[BUG] 中文网站乱码 Chinese website messy code

lexiforest / curl_cffi

Python binding for curl-impersonate fork via cffi. A http client that can impersonate browser tls/ja3/http2 fingerprints.

https://curl-cffi.readthedocs.io/

MIT License

2.34k stars 255 forks source link

[BUG] 中文网站乱码 Chinese website messy code #336

Closed zyoung1212 closed 4 months ago

zyoung1212 commented 4 months ago

curl_cffi version 0.6.4

请问中文网站乱码，有什么通用的解决办法吗？（即不通过手动指定编码） Can you tell me if there is any general solution for Chinese websites with messy codes? (i.e. not by specifying the encoding manually)
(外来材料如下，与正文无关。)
--- src/rtl/query_loader.sv ---
`default_nettype none
// ============================================================================
// Module   : query_loader
// Purpose  : Upstream feeder for the vocabulary matcher. Loads a byte-stream
//            query into the matcher input memory from a programmable base,
//            appends the zero terminator, starts the matcher, and forwards
//            its found/done result downstream with an error flag.
// Revision : 1.0 - initial release
// ----------------------------------------------------------------------------
// Ports:
//   clk, rst        clock, asynchronous active-high reset
//   base_addr       first memory address of the query (taken on first byte)
//   in_valid/in_ready/in_data/in_last
//                   query byte stream (transfer on in_valid && in_ready)
//   wr_en/wr_addr/wr_data
//                   input-memory write port
//   match_rst       re-arm pulse to the matcher (high during/just after reset)
//   match_cs        one-cycle matcher start
//   match_done/match_found
//                   matcher completion and hit flag
//   result_valid/result_ready/result_found/result_err
//                   result handshake towards the consumer
// ============================================================================
module query_loader #(
  parameter int ADDR_WIDTH = 4,
  parameter int DATA_WIDTH = 8
) (
  input  logic                  clk,
  input  logic                  rst,
  input  logic [ADDR_WIDTH-1:0] base_addr,
  input  logic                  in_valid,
  input  logic [DATA_WIDTH-1:0] in_data,
  input  logic                  in_last,
  output logic                  in_ready,
  output logic                  wr_en,
  output logic [ADDR_WIDTH-1:0] wr_addr,
  output logic [DATA_WIDTH-1:0] wr_data,
  output logic                  match_rst,
  output logic                  match_cs,
  input  logic                  match_done,
  input  logic                  match_found,
  output logic                  result_valid,
  output logic                  result_found,
  output logic                  result_err,
  input  logic                  result_ready
);

  localparam logic [2:0] S_IDLE   = 3'd0;
  localparam logic [2:0] S_LOAD   = 3'd1;
  localparam logic [2:0] S_DRAIN  = 3'd2;
  localparam logic [2:0] S_TERM   = 3'd3;
  localparam logic [2:0] S_START  = 3'd4;
  localparam logic [2:0] S_WAIT   = 3'd5;
  localparam logic [2:0] S_RESULT = 3'd6;

  // Last memory slot; a character here would leave no room for the terminator.
  localparam logic [ADDR_WIDTH-1:0] PTR_MAX = '1;

  logic [2:0]            state_q, state_d;
  logic [ADDR_WIDTH-1:0] ptr_q, ptr_d;
  logic                  err_q, err_d;
  logic                  any_q, any_d;      // at least one character written
  logic                  in_ready_q, in_ready_d;
  logic                  wr_en_q, wr_en_d;
  logic [ADDR_WIDTH-1:0] wr_addr_q, wr_addr_d;
  logic [DATA_WIDTH-1:0] wr_data_q, wr_data_d;
  logic                  match_rst_q, match_rst_d;
  logic                  match_cs_q, match_cs_d;
  logic                  result_valid_q, result_valid_d;
  logic                  result_found_q, result_found_d;
  logic                  result_err_q, result_err_d;

  logic                  hs;
  logic [ADDR_WIDTH-1:0] ptr_cur;
  logic                  err_cur;
  logic                  any_cur;

  assign hs = in_valid && in_ready_q;

  // The first byte is handled in IDLE with the same rules as LOAD, using the
  // freshly sampled base and cleared flags instead of the stored ones.
  assign ptr_cur = (state_q == S_IDLE) ? base_addr : ptr_q;
  assign err_cur = (state_q == S_IDLE) ? 1'b0 : err_q;
  assign any_cur = (state_q == S_IDLE) ? 1'b0 : any_q;

  always_comb begin
    state_d        = state_q;
    ptr_d          = ptr_q;
    err_d          = err_q;
    any_d          = any_q;
    wr_en_d        = 1'b0;
    wr_addr_d      = wr_addr_q;
    wr_data_d      = wr_data_q;
    match_rst_d    = 1'b0;
    result_found_d = result_found_q;
    result_err_d   = result_err_q;

    case (state_q)
      S_IDLE, S_LOAD: begin
        if (hs) begin
          ptr_d = ptr_cur;
          err_d = err_cur;
          any_d = any_cur;
          if (in_data == '0) begin
            err_d   = err_cur | ~any_cur;
            state_d = in_last ? S_TERM : S_DRAIN;
          end else if (ptr_cur == PTR_MAX) begin
            err_d   = 1'b1;
            state_d = in_last ? S_TERM : S_DRAIN;
          end else begin
            wr_en_d   = 1'b1;
            wr_addr_d = ptr_cur;
            wr_data_d = in_data;
            ptr_d     = ptr_cur + 1'b1;
            any_d     = 1'b1;
            state_d   = in_last ? S_TERM : S_LOAD;
          end
        end
      end
      S_DRAIN: begin
        if (hs && in_last) begin
          state_d = S_TERM;
        end
      end
      S_TERM: begin
        if (!err_q) begin
          wr_en_d   = 1'b1;
          wr_addr_d = ptr_q;
          wr_data_d = '0;
          state_d   = S_START;
        end else begin
          result_found_d = 1'b0;
          result_err_d   = 1'b1;
          state_d        = S_RESULT;
        end
      end
      S_START: begin
        // match_done is ignored here; the matcher needs at least two cycles.
        state_d = S_WAIT;
      end
      S_WAIT: begin
        if (match_done) begin
          result_found_d = match_found;
          result_err_d   = err_q;
          state_d        = S_RESULT;
        end
      end
      S_RESULT: begin
        if (result_ready) begin
          match_rst_d    = 1'b1;
          result_found_d = 1'b0;
          result_err_d   = 1'b0;
          state_d        = S_IDLE;
        end
      end
      default: begin
        state_d = S_IDLE;
      end
    endcase

    // State-derived outputs are registered from the next state so they line
    // up with the state they describe.
    in_ready_d     = (state_d == S_IDLE) || (state_d == S_LOAD) || (state_d == S_DRAIN);
    match_cs_d     = (state_d == S_START);
    result_valid_d = (state_d == S_RESULT);
  end

  always_ff @(posedge clk or posedge rst) begin
    if (rst) begin
      state_q        <= S_IDLE;
      ptr_q          <= '0;
      err_q          <= 1'b0;
      any_q          <= 1'b0;
      in_ready_q     <= 1'b0;
      wr_en_q        <= 1'b0;
      wr_addr_q      <= '0;
      wr_data_q      <= '0;
      match_rst_q    <= 1'b1;
      match_cs_q     <= 1'b0;
      result_valid_q <= 1'b0;
      result_found_q <= 1'b0;
      result_err_q   <= 1'b0;
    end else begin
      state_q        <= state_d;
      ptr_q          <= ptr_d;
      err_q          <= err_d;
      any_q          <= any_d;
      in_ready_q     <= in_ready_d;
      wr_en_q        <= wr_en_d;
      wr_addr_q      <= wr_addr_d;
      wr_data_q      <= wr_data_d;
      match_rst_q    <= match_rst_d;
      match_cs_q     <= match_cs_d;
      result_valid_q <= result_valid_d;
      result_found_q <= result_found_d;
      result_err_q   <= result_err_d;
    end
  end

  assign in_ready     = in_ready_q;
  assign wr_en        = wr_en_q;
  assign wr_addr      = wr_addr_q;
  assign wr_data      = wr_data_q;
  assign match_rst    = match_rst_q;
  assign match_cs     = match_cs_q;
  assign result_valid = result_valid_q;
  assign result_found = result_found_q;
  assign result_err   = result_err_q;

endmodule
`default_nettype wire

--- config.mk ---
export PLATFORM = sky130hd
export DESIGN_NAME = query_loader
export DESIGN_NICKNAME = d
export VERILOG_FILES = /design/src/rtl/query_loader.sv
export SDC_FILE = /design/constraint.sdc
export NUM_CORES = 1
export LEC_CHECK = 0
export ABC_AREA = 1
export ABC_CLOCK_PERIOD_IN_PS = 1800
export BUFFER_PORTS_ARGS = -buffer_cell sky130_fd_sc_hd__buf_2
export CORE_MARGIN = 8
export CORE_UTILIZATION = 35
export CTS_CLUSTER_SIZE = 28
export DETAILED_ROUTE_END_ITERATION = 10
export SETUP_SLACK_MARGIN = 0.1
export SLEW_MARGIN = 20
export SYNTH_ARGS = -nofsm -noshare
export SYNTH_HDL_FRONTEND = slang
export SYNTH_SLANG_ARGS = --single-unit
--- constraint.sdc ---
create_clock -name clk -period 1.8 [get_ports clk]
set_clock_uncertainty 0.2 [all_clocks]
set_input_delay 0.09 -clock clk [delete_from_list [all_inputs] [get_ports clk]]
set_output_delay 0.09 -clock clk [all_outputs]
set_load 0.1 [all_outputs]
==> run summary, run 1 <==
## Run status
- completed — result of the run

## Critical path
- flip-flop to flip-flop — critical path class
- 0.42 ns — delay of the slowest cell on the worst path
- 8 — maximum fanout encountered on the critical timing path
- 1.76 ns — data arrival time of the critical path
- nor2_4, nand2_4, nand2_2, nand2_2, ha_4, nand3_4, nand3_4, buf_12, nand3_2, nand2_1 — cells traversed along the worst timing path
- sky130_fd_sc_hd__dfrtp_1 — slowest cell on the critical path
- 1.77 ns — required time of the critical path
- flip-flop — CP endpoint kind
- flip-flop — Worst Setup Start Kind

## Logic synthesis
- 2.70% — compound-cell area share of the yosys netlist
- 47.3% — post-synthesis sequential area ratio
- 1480 µm² — summed instance area of the synthesized netlist
- 0 — Ys Warns
- 0% — synthesized-area fraction occupied by xor and xnor cells
- 0.844% — synthesized-area fraction occupied by adder cells
- 28 — Yosys reg bits
- 7.80 µm² — Synth Area per Inst
- 210 — Post-Synthesis Net Count
- 45.6% — area fraction of the dominant cell type after synthesis
- sky130_fd_sc_hd__nand2_1 — cell with the most instances after synthesis
- 65 x sky130_fd_sc_hd__nand2_1, 27 x sky130_fd_sc_hd__dfrtp_1, 24 x sky130_fd_sc_hd__inv_1 — top cells by instance count after synthesis
- sky130_fd_sc_hd__dfrtp_1 — Yosys top cell by area
- sky130_fd_sc_hd__dfrtp_1 — dominant synthesized flop cell
- sky130_fd_sc_hd__dfrtp_1 46%, sky130_fd_sc_hd__nand2_1 16%, sky130_fd_sc_hd__nand3_1 7.1% — leading post-synthesis cells by cell area
- 20 — post-synthesis cell type count
- 40.8% — share of synthesized cell area in and, or, nand and nor gates
- 190 — synthesized instance count
- 0 — number of enable flip-flop cells after synthesis
- 100% — async set or reset register ratio after synthesis
- simple AND/OR/NAND/NOR gates — largest family of logic cells by synthesized area
- 0% — mux contribution to synthesized area

## STA
- 0.0379 ns — hold_ws
- 99.0% — part of the cycle the worst path needs
- 67.3% — Slew headroom
- 0 — endpoints failing setup
- 0.494 ns — worst-margin pin slew
- 0.561 GHz — highest attainable clock frequency
- yes — unrepaired setup endpoints after global routing
- 0 — count of final hold-check violations
- 1.78 ns — post-layout min period
- 0 — final-report max-slew violation count

## Placed design
- 37 — input/output buffers
- 0.831 — GPL Wtd Cong
- 2840 µm — half-perimeter wire length after detailed placement

## GRT
- 6340 µm — global-route wire length before repair
- 29 — largest net degree at the start of global routing
- 1459 — vias in the first global route
- 0 — GRT Residual Overflow
- 12.1% — Total Routing Usage GR
- 0 — antenna violations before repair

## Route
- 37 — detailed router's first-iteration violation count
- 4.48 — via/cell ratio
- 12.2 µm — WL per Instance
- 3790 µm — total wire length
- 4 — first-pass detailed-route iteration total
- 1397 — via count
- 0 — Final ANT Viol Nets
- 0 — remaining routing DRC violations

## Clock tree
- 0.28 ns — clock latency at the later pin of the worst-skew pair
- sky130_fd_sc_hd__clkbuf_8 — clock tree root buffer cell
- 3 — number of buffers added by the clock tree synthesis step
- 28 — clock sink count
- 0.10 ns — clock transition at the registers of the reported paths
- 2 — Bufs on Longest Clock Path
- yes — TritonCTS clock tree
- 1 — level count of the clock H-tree

## Cells and area
- 0 — Antenna Diode Count
- 44.3% — Syn-to-layout area delta
- 283 — post-layout net count
- 393 — Layout fillers
- 35.5% — proportion of layout cells with a drive suffix above 1

## Floorplan
- 4030 µm² — total core area
- 36.8% — Initial Util
- 38 — number of placed I/O pins
- 81.1 µm — die extent in x
- 23 — Cell Rows
- 6570 µm² — Die Footprint
- 81.1 µm — height of the die

## Job
- 0 — count of maximum capacitance violations

## Min path
- input pin to flip-flop — Hold/Removal Path Class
zyoung1212 commented 4 months ago

目前我的解决办法是，先用requests的编码检测，但这样请求了两次：

@app.post("/fetch_html", response_class=HTMLResponse)
def fetch_html(request: UrlRequest):
    try:
        request_res = requests.get(request.url, proxies={"http": request.proxy})
        new_encoding = request_res.apparent_encoding
        response = cffi_requests.get(str(request.url), proxy=request.proxy, impersonate="chrome120")
        # 检查响应状态码
        if response.status_code != 200:
            raise HTTPException(status_code=response.status_code, detail="Failed to fetch the URL")
        response.encoding = new_encoding
        # 返回HTML内容
        return HTMLResponse(content=response.text, status_code=200)
    except Exception as e:
        raise HTTPException(status_code=500, detail=f"An error occurred: {str(e)}")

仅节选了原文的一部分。